Mumba Technologies, Inc.
Website:
mumbatech.com
Job details:
Job Title: Technical Lead- SRE
Job Type: Full Time
Location: Remote
About the Job:
What You Will Do
Technical Leadership & Architecture
- Own and drive the technical direction for your team's infrastructure systems, making architectural decisions that balance reliability, scalability, and cost.
- Design systems of moderate to high complexity using distributed systems best practices; anticipate future use cases and minimize technical debt.
- Conduct architectural reviews and advance design patterns across the organization.
- Identify and implement improvements to existing software architecture; define and expand design patterns to solve common platform problems.
- Define and enforce security best practices across team-owned systems; proactively surface gaps to senior leadership.
Reliability & Operational Excellence
- Own the reliability posture of team-owned services — establish SLOs, monitor SLAs, and hold the team accountable to them.
- Lead incident response for complex, multi-service issues; systematically debug, identify root causes, and ensure issues do not recur.
- Establish standards for logging, monitoring, and operationalization across all team-owned systems.
- Foresee potential operational issues and implement preventative measures to safeguard the customer experience.
- Participate in and help lead the on-call rotation; ensure production systems are appropriately instrumented.
Project & Delivery Ownership
- Act as DRI (Directly Responsible Individual) for medium-to-large SRE projects spanning months and involving cross-team collaboration.
- Partner with Engineering Managers and Product Managers to scope roadmap initiatives, break down work into actionable increments, and commit to delivery plans.
- Negotiate scope effectively when required, ensuring adjustments align with customer needs and project goals.
- Proactively identify and resolve project risks — dependencies, architectural drift, and staffing blockers — before they impact delivery.
AI-Augmented Engineering
- Demonstrate mastery of AI-driven development practices and integrate them into end-to-end feature and infrastructure delivery.
- Contribute improvements to internal AI prompt libraries, coding workflows, and AI usage best practices for the team.
- Use AI tools to accelerate creation of technical documents, design proposals, runbooks, and exploration of alternative solutions.
- Stay current with emerging AI development patterns and bring relevant innovations back to the team.
- Coach teammates on responsible, efficient, and effective use of AI tools (e.g., Cursor, Augment) across the software development lifecycle.
What We Are Looking For
Required Experience
- 7+ years of experience in Site Reliability Engineering, DevOps, or Platform Engineering in a production cloud environment.
- 5+ years of hands-on experience with AWS cloud services across compute, networking, storage, and security.
- 5+ years managing Linux-oriented production environments at scale.
- 5+ years using Infrastructure-as-Code (Terraform, CDK, CloudFormation) and/or GitOps best practices.
- 3+ years operating and troubleshooting production Kubernetes environments.
- 3+ years applying AWS Well-Architected Framework principles across reliability, security, performance, and cost pillars.

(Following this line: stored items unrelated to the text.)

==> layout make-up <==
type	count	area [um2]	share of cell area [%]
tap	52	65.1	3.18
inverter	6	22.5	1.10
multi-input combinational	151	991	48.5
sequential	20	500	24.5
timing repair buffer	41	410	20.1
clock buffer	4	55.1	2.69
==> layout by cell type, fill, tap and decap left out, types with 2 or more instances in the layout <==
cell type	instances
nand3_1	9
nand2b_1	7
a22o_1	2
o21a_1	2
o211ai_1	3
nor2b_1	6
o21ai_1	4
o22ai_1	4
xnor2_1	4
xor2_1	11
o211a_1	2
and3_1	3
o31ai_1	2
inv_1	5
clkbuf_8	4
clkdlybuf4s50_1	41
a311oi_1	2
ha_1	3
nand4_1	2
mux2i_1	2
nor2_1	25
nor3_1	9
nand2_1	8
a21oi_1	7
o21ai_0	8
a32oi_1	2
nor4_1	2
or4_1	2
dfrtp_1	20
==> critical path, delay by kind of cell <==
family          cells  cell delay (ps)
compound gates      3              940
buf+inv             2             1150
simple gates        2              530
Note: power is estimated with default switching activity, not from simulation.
$ cat src/rtl/rxd_pkg.sv
// Shared definitions for the buffered serial receiver: FSM encoding,
// oversampling ratio and the baud divisor helper.
package rxd_pkg;

  localparam int OVERSAMPLE = 16;

  typedef enum logic [2:0] {
    IDLE,
    START,
    DATA,
    STOP,
    WAIT_IDLE
  } rx_state_e;

  // Rounded clock cycles per oversample tick.
  function automatic int rxd_div(input int clk_hz, input int baud);
    return (clk_hz + (baud * OVERSAMPLE) / 2) / (baud * OVERSAMPLE);
  endfunction

endpackage

$ cat src/rtl/rxd_fifo_receiver_if.sv
// Host-side signal bundle of the buffered serial receiver.
interface rxd_fifo_receiver_if #(
  parameter int DATA_BITS = 8,
  parameter int DEPTH     = 16
);
  logic                   SDI;
  logic                   ReadEnable;
  logic                   ClearData;
  logic [DATA_BITS-1:0]   ReadData;
  logic                   DataAvailable;
  logic [$clog2(DEPTH):0] Count;
  logic                   Overrun;
  logic                   FramingError;

  modport slave (
    input  SDI, ReadEnable, ClearData,
    output ReadData, DataAvailable, Count, Overrun, FramingError
  );

  modport master (
    output SDI, ReadEnable, ClearData,
    input  ReadData, DataAvailable, Count, Overrun, FramingError
  );
endinterface

$ cat src/rtl/rxd_deserializer.sv
// Oversampling UART receiver: synchroniser, tick generator, frame FSM and
// shift register. Emits one-cycle push / framing-error strobes.
module rxd_deserializer
  import rxd_pkg::*;
#(
  parameter int CLK_HZ    = 50_000_000,
  parameter int BAUD      = 115200,
  parameter int DATA_BITS = 8
) (
  input  logic                 clk,
  input  logic                 rst,
  input  logic                 sdi,
  output logic [DATA_BITS-1:0] word,
  output logic                 push,
  output logic                 frame_err
);
  localparam int DIV_RAW = rxd_div(CLK_HZ, BAUD);
  localparam int DIV     = (DIV_RAW < 1) ? 1 : DIV_RAW;
  localparam int DIV_W   = (DIV > 1) ? $clog2(DIV) : 1;
  localparam int TICK_W  = $clog2(OVERSAMPLE);
  localparam int BIT_W   = $clog2(DATA_BITS);

  localparam logic [DIV_W-1:0]  DIV_LAST = DIV_W'(DIV - 1);
  localparam logic [TICK_W-1:0] MID_TICK = TICK_W'(OVERSAMPLE / 2 - 1);
  localparam logic [TICK_W-1:0] END_TICK = TICK_W'(OVERSAMPLE - 1);
  localparam logic [BIT_W-1:0]  LAST_BIT = BIT_W'(DATA_BITS - 1);

  rx_state_e            state_q, state_d;
  logic                 sdi_meta_q, sdi_sync_q, sdi_prev_q;
  logic [DIV_W-1:0]     div_cnt_q, div_cnt_d;
  logic [TICK_W-1:0]    tick_cnt_q, tick_cnt_d;
  logic [BIT_W-1:0]     bit_cnt_q, bit_cnt_d;
  logic [DATA_BITS-1:0] shift_q, shift_d;
  logic                 tick;

  always_ff @(posedge clk or posedge rst) begin
    if (rst) begin
      state_q    <= IDLE;
      sdi_meta_q <= 1'b1;
      sdi_sync_q <= 1'b1;
      sdi_prev_q <= 1'b1;
      div_cnt_q  <= '0;
      tick_cnt_q <= '0;
      bit_cnt_q  <= '0;
    end else begin
      state_q    <= state_d;
      sdi_meta_q <= sdi;
      sdi_sync_q <= sdi_meta_q;
      sdi_prev_q <= sdi_sync_q;
      div_cnt_q  <= div_cnt_d;
      tick_cnt_q <= tick_cnt_d;
      bit_cnt_q  <= bit_cnt_d;
    end
  end

  always_ff @(posedge clk) begin
    shift_q <= shift_d;
  end

  always_comb begin
    state_d    = state_q;
    div_cnt_d  = '0;
    tick_cnt_d = tick_cnt_q;
    bit_cnt_d  = bit_cnt_q;
    shift_d    = shift_q;
    push       = 1'b0;
    frame_err  = 1'b0;
    tick       = (state_q != IDLE) && (div_cnt_q == DIV_LAST);

    // Divider runs only while a frame is in progress, so it restarts on each start edge.
    if ((state_q != IDLE) && !tick) div_cnt_d = div_cnt_q + 1'b1;
    if (tick) tick_cnt_d = tick_cnt_q + 1'b1;

    unique case (state_q)
      IDLE: begin
        tick_cnt_d = '0;
        bit_cnt_d  = '0;
        if (sdi_prev_q && !sdi_sync_q) state_d = START;
      end
      START: begin
        if (tick && (tick_cnt_q == MID_TICK)) begin
          tick_cnt_d = '0;
          state_d    = sdi_sync_q ? IDLE : DATA;
        end
      end
      DATA: begin
        if (tick && (tick_cnt_q == END_TICK)) begin
          shift_d   = {sdi_sync_q, shift_q[DATA_BITS-1:1]};
          bit_cnt_d = bit_cnt_q + 1'b1;
          if (bit_cnt_q == LAST_BIT) state_d = STOP;
        end
      end
      STOP: begin
        if (tick && (tick_cnt_q == END_TICK)) begin
          if (sdi_sync_q) begin
            push    = 1'b1;
            state_d = IDLE;
          end else begin
            frame_err = 1'b1;
            state_d   = WAIT_IDLE;
          end
        end
      end
      WAIT_IDLE: begin
        if (sdi_sync_q) state_d = IDLE;
      end
      default: state_d = IDLE;
    endcase
  end

  assign word = shift_q;

endmodule
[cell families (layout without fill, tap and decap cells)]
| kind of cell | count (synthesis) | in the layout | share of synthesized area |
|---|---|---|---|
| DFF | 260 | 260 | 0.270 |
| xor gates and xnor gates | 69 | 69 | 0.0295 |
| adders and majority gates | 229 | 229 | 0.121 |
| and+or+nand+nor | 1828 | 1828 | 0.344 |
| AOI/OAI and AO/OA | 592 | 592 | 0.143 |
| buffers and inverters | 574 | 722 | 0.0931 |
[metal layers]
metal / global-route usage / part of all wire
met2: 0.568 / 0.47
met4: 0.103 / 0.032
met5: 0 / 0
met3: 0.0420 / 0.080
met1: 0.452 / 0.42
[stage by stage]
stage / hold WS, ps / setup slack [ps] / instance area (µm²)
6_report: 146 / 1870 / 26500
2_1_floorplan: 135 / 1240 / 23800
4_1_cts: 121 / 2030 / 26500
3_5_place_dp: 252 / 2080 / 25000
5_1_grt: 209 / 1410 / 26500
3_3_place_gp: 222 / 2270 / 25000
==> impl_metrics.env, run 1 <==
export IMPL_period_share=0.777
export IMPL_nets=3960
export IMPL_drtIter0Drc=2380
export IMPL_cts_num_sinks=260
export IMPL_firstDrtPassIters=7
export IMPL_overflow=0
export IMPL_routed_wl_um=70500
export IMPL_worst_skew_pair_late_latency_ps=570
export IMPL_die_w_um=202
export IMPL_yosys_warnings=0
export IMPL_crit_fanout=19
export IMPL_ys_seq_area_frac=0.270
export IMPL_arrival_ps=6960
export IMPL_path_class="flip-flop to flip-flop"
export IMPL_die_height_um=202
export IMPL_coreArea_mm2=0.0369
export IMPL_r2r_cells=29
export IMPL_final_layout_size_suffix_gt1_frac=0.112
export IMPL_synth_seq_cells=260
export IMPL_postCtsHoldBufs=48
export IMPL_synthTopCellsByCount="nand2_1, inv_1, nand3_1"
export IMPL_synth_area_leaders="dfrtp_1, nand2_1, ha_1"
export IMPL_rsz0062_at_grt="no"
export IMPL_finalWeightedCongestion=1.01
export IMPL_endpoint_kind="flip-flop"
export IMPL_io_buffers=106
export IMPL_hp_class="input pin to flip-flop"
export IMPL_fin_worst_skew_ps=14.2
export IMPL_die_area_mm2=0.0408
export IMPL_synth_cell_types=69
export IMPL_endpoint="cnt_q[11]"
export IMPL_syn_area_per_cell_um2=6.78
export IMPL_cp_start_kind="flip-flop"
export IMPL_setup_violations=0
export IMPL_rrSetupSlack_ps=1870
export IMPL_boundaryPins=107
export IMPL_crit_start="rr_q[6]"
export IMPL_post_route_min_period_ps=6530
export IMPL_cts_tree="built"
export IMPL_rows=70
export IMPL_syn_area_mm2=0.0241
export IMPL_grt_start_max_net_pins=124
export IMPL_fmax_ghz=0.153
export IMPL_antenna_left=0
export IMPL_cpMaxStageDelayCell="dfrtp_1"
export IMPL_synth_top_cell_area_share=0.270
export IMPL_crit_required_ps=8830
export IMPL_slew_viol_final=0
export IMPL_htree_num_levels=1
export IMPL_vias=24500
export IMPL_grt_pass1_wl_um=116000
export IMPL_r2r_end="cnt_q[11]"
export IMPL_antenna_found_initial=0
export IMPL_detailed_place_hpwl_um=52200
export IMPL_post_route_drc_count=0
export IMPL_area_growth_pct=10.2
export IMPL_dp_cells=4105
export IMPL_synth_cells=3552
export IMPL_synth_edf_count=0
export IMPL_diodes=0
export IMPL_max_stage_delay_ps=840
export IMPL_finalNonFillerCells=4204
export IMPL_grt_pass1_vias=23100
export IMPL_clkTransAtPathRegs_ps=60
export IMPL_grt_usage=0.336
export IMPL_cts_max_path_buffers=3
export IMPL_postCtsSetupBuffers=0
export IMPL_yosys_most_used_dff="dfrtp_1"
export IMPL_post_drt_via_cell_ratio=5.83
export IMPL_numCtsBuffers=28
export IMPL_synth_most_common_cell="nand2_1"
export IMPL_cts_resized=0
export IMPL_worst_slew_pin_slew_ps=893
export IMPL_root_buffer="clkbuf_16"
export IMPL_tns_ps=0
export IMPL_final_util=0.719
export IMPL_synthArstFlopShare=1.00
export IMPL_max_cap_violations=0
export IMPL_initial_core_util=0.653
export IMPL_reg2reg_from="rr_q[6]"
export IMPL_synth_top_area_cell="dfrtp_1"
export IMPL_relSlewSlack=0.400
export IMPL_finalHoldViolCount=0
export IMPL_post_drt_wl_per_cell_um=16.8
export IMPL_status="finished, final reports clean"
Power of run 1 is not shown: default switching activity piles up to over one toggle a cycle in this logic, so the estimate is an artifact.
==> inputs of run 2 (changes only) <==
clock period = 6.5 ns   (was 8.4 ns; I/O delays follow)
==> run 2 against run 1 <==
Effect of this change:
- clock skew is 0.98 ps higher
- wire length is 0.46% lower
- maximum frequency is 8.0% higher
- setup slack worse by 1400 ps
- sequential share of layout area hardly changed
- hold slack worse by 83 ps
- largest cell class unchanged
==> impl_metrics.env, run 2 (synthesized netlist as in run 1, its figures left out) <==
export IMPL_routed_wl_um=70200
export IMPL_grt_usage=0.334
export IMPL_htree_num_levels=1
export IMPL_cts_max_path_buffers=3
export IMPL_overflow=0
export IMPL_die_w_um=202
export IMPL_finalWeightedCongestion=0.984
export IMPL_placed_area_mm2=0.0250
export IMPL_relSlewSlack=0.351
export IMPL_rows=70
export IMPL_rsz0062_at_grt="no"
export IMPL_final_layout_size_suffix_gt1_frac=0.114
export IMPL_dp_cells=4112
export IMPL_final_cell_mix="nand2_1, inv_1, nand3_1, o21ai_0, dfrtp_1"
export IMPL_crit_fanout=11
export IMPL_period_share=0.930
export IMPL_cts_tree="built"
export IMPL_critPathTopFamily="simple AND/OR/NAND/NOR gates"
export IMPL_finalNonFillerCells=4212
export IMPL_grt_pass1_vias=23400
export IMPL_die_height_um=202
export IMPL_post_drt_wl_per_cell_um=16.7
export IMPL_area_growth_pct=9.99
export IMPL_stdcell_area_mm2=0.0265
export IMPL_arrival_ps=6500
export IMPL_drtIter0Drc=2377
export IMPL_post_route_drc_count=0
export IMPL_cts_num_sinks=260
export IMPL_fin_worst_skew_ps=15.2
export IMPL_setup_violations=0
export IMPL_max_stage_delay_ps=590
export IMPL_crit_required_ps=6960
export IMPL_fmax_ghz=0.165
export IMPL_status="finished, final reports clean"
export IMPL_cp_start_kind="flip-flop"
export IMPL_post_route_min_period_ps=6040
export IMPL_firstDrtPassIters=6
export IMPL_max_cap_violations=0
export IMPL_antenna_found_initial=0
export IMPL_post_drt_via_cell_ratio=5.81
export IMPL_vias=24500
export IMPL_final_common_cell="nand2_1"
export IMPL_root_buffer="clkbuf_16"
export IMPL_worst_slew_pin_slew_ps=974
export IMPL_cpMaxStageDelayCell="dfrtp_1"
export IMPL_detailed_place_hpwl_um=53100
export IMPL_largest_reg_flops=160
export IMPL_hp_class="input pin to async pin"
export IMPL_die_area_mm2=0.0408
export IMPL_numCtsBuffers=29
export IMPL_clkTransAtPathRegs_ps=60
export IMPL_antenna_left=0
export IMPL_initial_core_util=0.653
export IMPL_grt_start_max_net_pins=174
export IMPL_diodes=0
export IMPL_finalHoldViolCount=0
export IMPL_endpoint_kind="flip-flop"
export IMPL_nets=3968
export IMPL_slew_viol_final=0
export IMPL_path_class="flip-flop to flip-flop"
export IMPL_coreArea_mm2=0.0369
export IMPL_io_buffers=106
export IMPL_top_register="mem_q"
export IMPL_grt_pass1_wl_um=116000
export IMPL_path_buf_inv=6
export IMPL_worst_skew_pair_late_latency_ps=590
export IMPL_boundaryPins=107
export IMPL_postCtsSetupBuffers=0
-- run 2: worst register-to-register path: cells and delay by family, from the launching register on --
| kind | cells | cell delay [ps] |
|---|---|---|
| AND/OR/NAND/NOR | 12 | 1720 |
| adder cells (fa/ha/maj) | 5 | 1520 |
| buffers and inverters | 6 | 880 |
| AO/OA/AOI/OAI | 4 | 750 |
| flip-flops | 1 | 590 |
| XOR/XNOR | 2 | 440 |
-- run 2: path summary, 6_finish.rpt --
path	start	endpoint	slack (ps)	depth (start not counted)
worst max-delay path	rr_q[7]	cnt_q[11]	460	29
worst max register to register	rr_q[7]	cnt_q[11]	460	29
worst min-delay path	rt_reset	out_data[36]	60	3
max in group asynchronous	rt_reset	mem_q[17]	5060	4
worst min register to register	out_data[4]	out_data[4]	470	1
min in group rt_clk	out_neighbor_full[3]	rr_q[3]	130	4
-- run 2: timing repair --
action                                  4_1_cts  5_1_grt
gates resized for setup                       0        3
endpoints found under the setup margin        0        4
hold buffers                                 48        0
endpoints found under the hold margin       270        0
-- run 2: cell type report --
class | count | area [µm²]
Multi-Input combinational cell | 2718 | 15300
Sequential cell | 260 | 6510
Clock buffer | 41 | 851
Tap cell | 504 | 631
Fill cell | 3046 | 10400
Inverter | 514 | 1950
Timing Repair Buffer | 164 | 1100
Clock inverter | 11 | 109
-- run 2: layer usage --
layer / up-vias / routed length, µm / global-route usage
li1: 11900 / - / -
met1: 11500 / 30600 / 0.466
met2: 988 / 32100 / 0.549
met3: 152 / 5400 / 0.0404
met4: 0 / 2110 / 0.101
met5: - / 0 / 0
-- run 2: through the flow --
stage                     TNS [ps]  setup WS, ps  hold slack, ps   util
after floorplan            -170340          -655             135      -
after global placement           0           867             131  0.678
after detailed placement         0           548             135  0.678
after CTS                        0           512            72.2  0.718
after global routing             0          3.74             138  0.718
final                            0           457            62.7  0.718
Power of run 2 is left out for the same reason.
File: config.mk
export PLATFORM = sky130hd
export DESIGN_NAME = signal_expander
export DESIGN_NICKNAME = d
export VERILOG_FILES = /design/src/rtl/signal_expander.sv
export SDC_FILE = /design/constraint.sdc
export NUM_CORES = 1
export LEC_CHECK = 0
export ABC_AREA = 0
export BUFFER_PORTS_ARGS = -buffer_cell sky130_fd_sc_hd__buf_4
export CAP_MARGIN = 20
export CORE_AREA = 3 3 40 42
export CTS_CLUSTER_DIAMETER = 30
export DETAILED_ROUTE_END_ITERATION = 12
export DIE_AREA = 0 0 43 45
export SKIP_CTS_REPAIR_TIMING = 1
export SLEW_MARGIN = 15
export SYNTH_ARGS = -nofsm -noshare
export SYNTH_HDL_FRONTEND = slang
export SYNTH_SLANG_ARGS = --single-unit
File: constraint.sdc
create_clock -name CLK -period 3.6 [get_ports CLK]
set_input_delay 0.72 -clock CLK [delete_from_list [all_inputs] [get_ports CLK]]
set_output_delay 0.72 -clock CLK [all_outputs]
set_load 0.01 [all_outputs]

- 3+ years in cloud security best practices including IAM, secrets management, network security, and compliance.
- 3+ years working with PostgreSQL in production: performance tuning, replication, backup, and recovery.
- Demonstrated track record of leading multi-person technical projects from scoping through delivery.
Technical Skills
- Strong general programming skills; comfort writing automation scripts and tooling in Python, Go, or similar.
- Deep knowledge of observability tooling — metrics, logging, distributed tracing — and how to use them to drive reliability.
- Solid understanding of data retention, backup, and recovery processes across cloud-native systems.
- Experience with CI/CD pipelines, release management, and deployment automation.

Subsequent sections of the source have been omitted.